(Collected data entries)

----

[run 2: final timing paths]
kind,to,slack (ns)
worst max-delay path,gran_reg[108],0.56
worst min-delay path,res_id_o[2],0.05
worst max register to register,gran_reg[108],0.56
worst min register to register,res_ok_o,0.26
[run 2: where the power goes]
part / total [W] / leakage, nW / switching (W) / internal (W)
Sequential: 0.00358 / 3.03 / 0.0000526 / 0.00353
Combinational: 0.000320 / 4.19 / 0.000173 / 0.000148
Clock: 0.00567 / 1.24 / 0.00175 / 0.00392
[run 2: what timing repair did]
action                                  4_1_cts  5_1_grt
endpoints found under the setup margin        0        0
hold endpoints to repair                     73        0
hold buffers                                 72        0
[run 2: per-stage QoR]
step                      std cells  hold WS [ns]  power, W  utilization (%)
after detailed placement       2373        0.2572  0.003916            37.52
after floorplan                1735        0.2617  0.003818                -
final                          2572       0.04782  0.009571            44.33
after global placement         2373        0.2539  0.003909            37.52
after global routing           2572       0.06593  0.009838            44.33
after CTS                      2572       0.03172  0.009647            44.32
**src/rtl/alu_pipe_regfile.sv**
```systemverilog
// Two-stage valid/ready ALU pipeline over a small register file: operand stage,
// output stage with writeback, result forwarding into operand fetch, host load/read port.
module alu_pipe_regfile #(
    parameter int WIDTH = 4,
    parameter int NREGS = 4,
    localparam int AW = $clog2(NREGS)
) (
    input  logic             clk,
    input  logic             rst_n,
    input  logic             in_valid,
    output logic             in_ready,
    input  logic [2:0]       in_op,
    input  logic [AW-1:0]    in_rs,
    input  logic [AW-1:0]    in_rt,
    input  logic [AW-1:0]    in_rd,
    output logic             out_valid,
    input  logic             out_ready,
    output logic [WIDTH-1:0] out_result,
    output logic [AW-1:0]    out_rd,
    output logic             out_carry,
    output logic             out_zero,
    input  logic             host_wr_en,
    input  logic [AW-1:0]    host_wr_addr,
    input  logic [WIDTH-1:0] host_wr_data,
    input  logic [AW-1:0]    host_rd_addr,
    output logic [WIDTH-1:0] host_rd_data
);

    logic [WIDTH-1:0] regs_q [NREGS];
    logic [WIDTH-1:0] regs_d [NREGS];

    logic             s1_valid_q, s1_valid_d;
    logic [2:0]       s1_op_q, s1_op_d;
    logic [AW-1:0]    s1_rd_q, s1_rd_d;
    logic [WIDTH-1:0] s1_a_q, s1_a_d, s1_b_q, s1_b_d;

    logic             out_valid_q, out_valid_d;
    logic [WIDTH-1:0] out_result_q, out_result_d;
    logic [AW-1:0]    out_rd_q, out_rd_d;
    logic             out_carry_q, out_carry_d;
    logic             out_zero_q, out_zero_d;

    logic             s2_adv_s, s1_adv_s, accept_s;
    logic [WIDTH:0]   alu_s;
    logic [WIDTH-1:0] rs_val_s, rt_val_s;

    // Returns {carry, result}; SUB carry is the no-borrow flag of a + ~b + 1.
    function automatic logic [WIDTH:0] alu_eval(input logic [2:0] op,
                                                input logic [WIDTH-1:0] a,
                                                input logic [WIDTH-1:0] b);
        logic [WIDTH:0] r;
        case (op)
            3'b000:  r = {1'b0, a} + {1'b0, ~b} + {{WIDTH{1'b0}}, 1'b1};
            3'b001:  r = {1'b0, a} + {1'b0, b};
            3'b010:  r = {1'b0, a | b};
            3'b011:  r = {1'b0, a & b};
            3'b100:  r = {1'b0, b[WIDTH-1], b[WIDTH-1:1]};
            3'b101:  r = {1'b0, a[WIDTH-2:0], a[WIDTH-1]};
            3'b110:  r = {{WIDTH{1'b0}}, (a < b)};
            3'b111:  r = {{WIDTH{1'b0}}, (a == b)};
            default: r = {(WIDTH+1){1'b0}};
        endcase
        return r;
    endfunction

    // Handshake: S2 frees when empty or consumed, S1 moves when S2 frees.
    always_comb begin
        s2_adv_s = !out_valid_q || out_ready;
        s1_adv_s = s1_valid_q && s2_adv_s;
        accept_s = in_valid && (!s1_valid_q || s2_adv_s);
        alu_s    = alu_eval(s1_op_q, s1_a_q, s1_b_q);
    end

    assign in_ready     = !s1_valid_q || s2_adv_s;
    assign host_rd_data = regs_q[host_rd_addr];

    // Operand fetch with per-operand forwarding of the result leaving S1.
    always_comb begin
        if (s1_adv_s && (in_rs == s1_rd_q)) begin
            rs_val_s = alu_s[WIDTH-1:0];
        end else begin
            rs_val_s = regs_q[in_rs];
        end
        if (s1_adv_s && (in_rt == s1_rd_q)) begin
            rt_val_s = alu_s[WIDTH-1:0];
        end else begin
            rt_val_s = regs_q[in_rt];
        end
    end

    // Register file next state: writeback wins over a host write to the same entry.
    always_comb begin
        for (int i = 0; i < NREGS; i++) begin
            if (s1_adv_s && (s1_rd_q == i[AW-1:0])) begin
                regs_d[i] = alu_s[WIDTH-1:0];
            end else if (host_wr_en && (host_wr_addr == i[AW-1:0])) begin
                regs_d[i] = host_wr_data;
            end else begin
                regs_d[i] = regs_q[i];
            end
        end
    end

    // Pipeline stage next state.
    always_comb begin
        s1_valid_d   = s1_valid_q;
        s1_op_d      = s1_op_q;
        s1_rd_d      = s1_rd_q;
        s1_a_d       = s1_a_q;
        s1_b_d       = s1_b_q;
        out_valid_d  = out_valid_q;
        out_result_d = out_result_q;
        out_rd_d     = out_rd_q;
        out_carry_d  = out_carry_q;
        out_zero_d   = out_zero_q;
        if (accept_s) begin
            s1_valid_d = 1'b1;
            s1_op_d    = in_op;
            s1_rd_d    = in_rd;
            s1_a_d     = rs_val_s;
            s1_b_d     = rt_val_s;
        end else if (s1_adv_s) begin
            s1_valid_d = 1'b0;
        end else begin
            s1_valid_d = s1_valid_q;
        end
        if (s1_adv_s) begin
            out_valid_d  = 1'b1;
            out_result_d = alu_s[WIDTH-1:0];
            out_carry_d  = alu_s[WIDTH];
            out_zero_d   = (alu_s[WIDTH-1:0] == {WIDTH{1'b0}});
            out_rd_d     = s1_rd_q;
        end else if (s2_adv_s) begin
            out_valid_d = 1'b0;
        end else begin
            out_valid_d = out_valid_q;
        end
    end

    // State registers; reset discards anything in flight.
    always_ff @(posedge clk or negedge rst_n) begin
        if (!rst_n) begin
            for (int i = 0; i < NREGS; i++) begin
                regs_q[i] <= {WIDTH{1'b0}};
            end
            s1_valid_q   <= 1'b0;
            s1_op_q      <= 3'b000;
            s1_rd_q      <= {AW{1'b0}};
            s1_a_q       <= {WIDTH{1'b0}};
            s1_b_q       <= {WIDTH{1'b0}};
            out_valid_q  <= 1'b0;
            out_result_q <= {WIDTH{1'b0}};
            out_rd_q     <= {AW{1'b0}};
            out_carry_q  <= 1'b0;
            out_zero_q   <= 1'b0;
        end else begin
            regs_q       <= regs_d;
            s1_valid_q   <= s1_valid_d;
            s1_op_q      <= s1_op_d;
            s1_rd_q      <= s1_rd_d;
            s1_a_q       <= s1_a_d;
            s1_b_q       <= s1_b_d;
            out_valid_q  <= out_valid_d;
            out_result_q <= out_result_d;
            out_rd_q     <= out_rd_d;
            out_carry_q  <= out_carry_d;
            out_zero_q   <= out_zero_d;
        end
    end

    assign out_valid  = out_valid_q;
    assign out_result = out_result_q;
    assign out_rd     = out_rd_q;
    assign out_carry  = out_carry_q;
    assign out_zero   = out_zero_q;

endmodule

```
[src/rtl/jtframe_osd_tx.sv]
// ============================================================================
// jtframe_osd_tx
// ----------------------------------------------------------------------------
// Initiator side of the OSD command bus. Frames a transaction with io_osd,
// sends a command byte followed by payload words, and qualifies every word
// with a one-cycle io_strobe pulse. Supports enable, disable, info-box and
// character-buffer row writes (rows are streamed from a synchronous RAM).
//
// Parameters:
//   STB_GAP    low cycles after each strobe (values below 1 act as 1)
//   FRAME_GAP  cycles io_osd is held low after a transaction before done
//              (values below 1 act as 1)
//
// Ports:
//   clk_sys            in   system clock, rising edge
//   rst_n              in   asynchronous active-low reset
//   req                in   start request, sampled only in IDLE
//   op[1:0]            in   0 disable, 1 enable, 2 info box, 3 buffer write
//   row[4:0]           in   start row for a write
//   nrows[3:0]         in   rows to write minus 1
//   info_x/info_y      in   info-box position (12 bits each)
//   info_w/info_h      in   info-box size in 8-pixel units (6 bits each)
//   rot[1:0]           in   rotation code sent with info
//   buf_addr[12:0]     out  character RAM read address
//   buf_data[7:0]      in   RAM read data, one-cycle latency
//   busy               out  transaction in progress
//   done               out  one-cycle end-of-transaction pulse
//   io_osd             out  transaction frame
//   io_strobe          out  word qualifier
//   io_din[15:0]       out  word bus
// ============================================================================
module jtframe_osd_tx #(
    parameter int STB_GAP   = 1,
    parameter int FRAME_GAP = 2
) (
    input  logic        clk_sys,
    input  logic        rst_n,
    input  logic        req,
    input  logic [1:0]  op,
    input  logic [4:0]  row,
    input  logic [3:0]  nrows,
    input  logic [11:0] info_x,
    input  logic [11:0] info_y,
    input  logic [5:0]  info_w,
    input  logic [5:0]  info_h,
    input  logic [1:0]  rot,
    output logic [12:0] buf_addr,
    input  logic [7:0]  buf_data,
    output logic        busy,
    output logic        done,
    output logic        io_osd,
    output logic        io_strobe,
    output logic [15:0] io_din
);

    localparam int SG = (STB_GAP   < 1) ? 1 : STB_GAP;
    localparam int FG = (FRAME_GAP < 1) ? 1 : FRAME_GAP;

    localparam logic [15:0] GAP_LOAD   = 16'(SG - 1);
    localparam logic [15:0] CLOSE_LOAD = 16'(FG - 1);

    localparam logic [1:0] OP_DIS  = 2'd0;
    localparam logic [1:0] OP_EN   = 2'd1;
    localparam logic [1:0] OP_INFO = 2'd2;
    localparam logic [1:0] OP_WR   = 2'd3;

    localparam logic [2:0] S_IDLE   = 3'd0;
    localparam logic [2:0] S_SETUP  = 3'd1;
    localparam logic [2:0] S_STROBE = 3'd2;
    localparam logic [2:0] S_GAP    = 3'd3;
    localparam logic [2:0] S_CLOSE  = 3'd4;
    localparam logic [2:0] S_DONE   = 3'd5;

    // Command byte for an operation, zero-extended to the bus width.
    function automatic logic [15:0] cmd_word(input logic [1:0] f_op,
                                             input logic [4:0] f_row);
        logic [15:0] w;
        case (f_op)
            OP_DIS:  w = 16'h0040;
            OP_EN:   w = 16'h0041;
            OP_INFO: w = 16'h0045;
            OP_WR:   w = 16'h0020 | {11'd0, f_row};
            default: w = 16'h0000;
        endcase
        return w;
    endfunction

    // Index of the final word of a transaction (word 0 is the command).
    function automatic logic [13:0] last_index(input logic [1:0] f_op,
                                               input logic [3:0] f_nrows);
        logic [13:0] l;
        case (f_op)
            OP_INFO: l = 14'd5;
            OP_WR:   l = {2'b00, f_nrows, 8'hFF} + 14'd1;
            default: l = 14'd0;
        endcase
        return l;
    endfunction

    // Info-box payload word for word index 1..5.
    function automatic logic [15:0] info_word(input logic [13:0] f_idx,
                                              input logic [11:0] f_x,
                                              input logic [11:0] f_y,
                                              input logic [5:0]  f_w,
                                              input logic [5:0]  f_h,
                                              input logic [1:0]  f_rot);
        logic [15:0] w;
        case (f_idx)
            14'd1:   w = {4'b0, f_x};
            14'd2:   w = {4'b0, f_y};
            14'd3:   w = {10'b0, f_w};
            14'd4:   w = {10'b0, f_h};
            14'd5:   w = {14'b0, f_rot};
            default: w = 16'h0000;
        endcase
        return w;
    endfunction

    logic [2:0]  r_state;
    logic [1:0]  r_op;
    logic [4:0]  r_row;
    logic [11:0] r_x;
    logic [11:0] r_y;
    logic [5:0]  r_w;
    logic [5:0]  r_h;
    logic [1:0]  r_rot;
    logic [13:0] r_last;
    logic [13:0] r_wcnt;
    logic [15:0] r_gcnt;
    logic [15:0] r_ccnt;
    logic [12:0] r_addr;
    logic        r_busy;
    logic        r_done;
    logic        r_osd;
    logic        r_strobe;
    logic [15:0] r_din;

    logic [12:0] w_next_addr;
    logic [13:0] w_wcnt_inc;

    // Address of data word r_wcnt (data word k follows word index k); wraps at 2^13.
    assign w_next_addr = {r_row, 8'h00} + r_wcnt[12:0];
    assign w_wcnt_inc  = r_wcnt + 14'd1;

    // Transaction sequencer; all bus outputs are registered alongside the state.
    always_ff @(posedge clk_sys or negedge rst_n) begin
        if (!rst_n) begin
            r_state  <= S_IDLE;
            r_op     <= 2'd0;
            r_row    <= 5'd0;
            r_x      <= 12'd0;
            r_y      <= 12'd0;
            r_w      <= 6'd0;
            r_h      <= 6'd0;
            r_rot    <= 2'd0;
            r_last   <= 14'd0;
            r_wcnt   <= 14'd0;
            r_gcnt   <= 16'd0;
            r_ccnt   <= 16'd0;
            r_addr   <= 13'd0;
            r_busy   <= 1'b0;
            r_done   <= 1'b0;
            r_osd    <= 1'b0;
            r_strobe <= 1'b0;
            r_din    <= 16'd0;
        end else begin
            case (r_state)
                S_IDLE: begin
                    r_done <= 1'b0;
                    if (req) begin
                        r_op    <= op;
                        r_row   <= row;
                        r_x     <= info_x;
                        r_y     <= info_y;
                        r_w     <= info_w;
                        r_h     <= info_h;
                        r_rot   <= rot;
                        r_last  <= last_index(op, nrows);
                        r_wcnt  <= 14'd0;
                        r_din   <= cmd_word(op, row);
                        r_osd   <= 1'b1;
                        r_busy  <= 1'b1;
                        r_state <= S_SETUP;
                    end else begin
                        r_state <= S_IDLE;
                    end
                end
                S_SETUP: begin
                    // RAM data for this word became valid during SETUP.
                    if ((r_op == OP_WR) && (r_wcnt != 14'd0)) begin
                        r_din <= {8'h00, buf_data};
                    end else begin
                        r_din <= r_din;
                    end
                    r_strobe <= 1'b1;
                    r_state  <= S_STROBE;
                end
                S_STROBE: begin
                    r_strobe <= 1'b0;
                    r_gcnt   <= GAP_LOAD;
                    // Present the next word's address a full GAP ahead of its SETUP.
                    if ((r_op == OP_WR) && (r_wcnt != r_last)) begin
                        r_addr <= w_next_addr;
                    end else begin
                        r_addr <= r_addr;
                    end
                    r_state <= S_GAP;
                end
                S_GAP: begin
                    if (r_gcnt != 16'd0) begin
                        r_gcnt <= r_gcnt - 16'd1;
                    end else if (r_wcnt == r_last) begin
                        r_osd   <= 1'b0;
                        r_din   <= 16'd0;
                        r_ccnt  <= CLOSE_LOAD;
                        r_state <= S_CLOSE;
                    end else begin
                        r_wcnt <= w_wcnt_inc;
                        if (r_op == OP_INFO) begin
                            r_din <= info_word(w_wcnt_inc, r_x, r_y, r_w, r_h, r_rot);
                        end else begin
                            r_din <= r_din;
                        end
                        r_state <= S_SETUP;
                    end
                end
                S_CLOSE: begin
                    if (r_ccnt != 16'd0) begin
                        r_ccnt <= r_ccnt - 16'd1;
                    end else begin
                        r_done  <= 1'b1;
                        r_busy  <= 1'b0;
                        r_state <= S_DONE;
                    end
                end
                S_DONE: begin
                    // req is deliberately not sampled here.
                    r_done  <= 1'b0;
                    r_state <= S_IDLE;
                end
                default: begin
                    r_state  <= S_IDLE;
                    r_busy   <= 1'b0;
                    r_done   <= 1'b0;
                    r_osd    <= 1'b0;
                    r_strobe <= 1'b0;
                    r_din    <= 16'd0;
                end
            endcase
        end
    end

    assign buf_addr  = r_addr;
    assign busy      = r_busy;
    assign done      = r_done;
    assign io_osd    = r_osd;
    assign io_strobe = r_strobe;
    assign io_din    = r_din;

endmodule
--- config.mk ---
export PLATFORM = sky130hd
export DESIGN_NAME = seq_mult_shift_add_flat
export DESIGN_NICKNAME = d
export VERILOG_FILES = /design/src/rtl/mult_pkg.sv /design/src/rtl/seq_mult_shift_add_if.sv /design/src/rtl/mult_addshift_step.sv /design/src/rtl/seq_mult_shift_add.sv /design/src/flat_wrapper.sv
export SDC_FILE = /design/constraint.sdc
export NUM_CORES = 1
export LEC_CHECK = 0
export BUFFER_PORTS_ARGS = -buffer_cell sky130_fd_sc_hd__buf_2
export CAP_MARGIN = 20
export CORE_ASPECT_RATIO = 1.1
export CORE_UTILIZATION = 40
export DETAILED_ROUTE_END_ITERATION = 6
export SLEW_MARGIN = 20
export SYNTH_ARGS = -nofsm -noshare
export SYNTH_HDL_FRONTEND = slang
export SYNTH_HIERARCHICAL = 1
export SYNTH_SLANG_ARGS = --single-unit
export TNS_END_PERCENT = 1
--- constraint.sdc ---
create_clock -name clk -period 2.6 [get_ports clk]
set_input_delay 0.39 -clock clk [delete_from_list [all_inputs] [get_ports clk]]
set_output_delay 0.39 -clock clk [all_outputs]
set_load 0.02 [all_outputs]
==> config.mk <==
export PLATFORM = sky130hd
export DESIGN_NAME = mem_arbiter
export DESIGN_NICKNAME = d
export VERILOG_FILES = /design/src/rtl/mem_arb_pkg.sv /design/src/rtl/mem_arb_pick.sv /design/src/rtl/mem_arbiter.sv
export SDC_FILE = /design/constraint.sdc
export NUM_CORES = 1
export LEC_CHECK = 0
export ABC_CLOCK_PERIOD_IN_PS = 2300
export BUFFER_PORTS_ARGS = -buffer_cell sky130_fd_sc_hd__buf_2
export CORE_AREA = 2 2 542 544
export DETAILED_ROUTE_END_ITERATION = 10
export DIE_AREA = 0 0 544 546
export GPL_ROUTABILITY_DRIVEN = 0
export GPL_TIMING_DRIVEN = 0
export PLACE_DENSITY_LB_ADDON = 0.25
export SYNTH_ARGS = -nofsm -noshare
export SYNTH_HDL_FRONTEND = slang
export SYNTH_SLANG_ARGS = --single-unit
==> constraint.sdc <==
create_clock -name clk_i -period 2.3 [get_ports clk_i]
set_clock_uncertainty 0.05 [all_clocks]
set_input_delay 0.115 -clock clk_i [delete_from_list [all_inputs] [get_ports clk_i]]
set_output_delay 0.115 -clock clk_i [all_outputs]
set_load 0.01 [all_outputs]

----

**TASK DESCRIPTION:**
Look through the records and gather every line containing "power".

**ANSWER TO THE PROBLEM:**
[run 2: where the power goes]
step                      std cells  hold WS [ns]  power, W  utilization (%)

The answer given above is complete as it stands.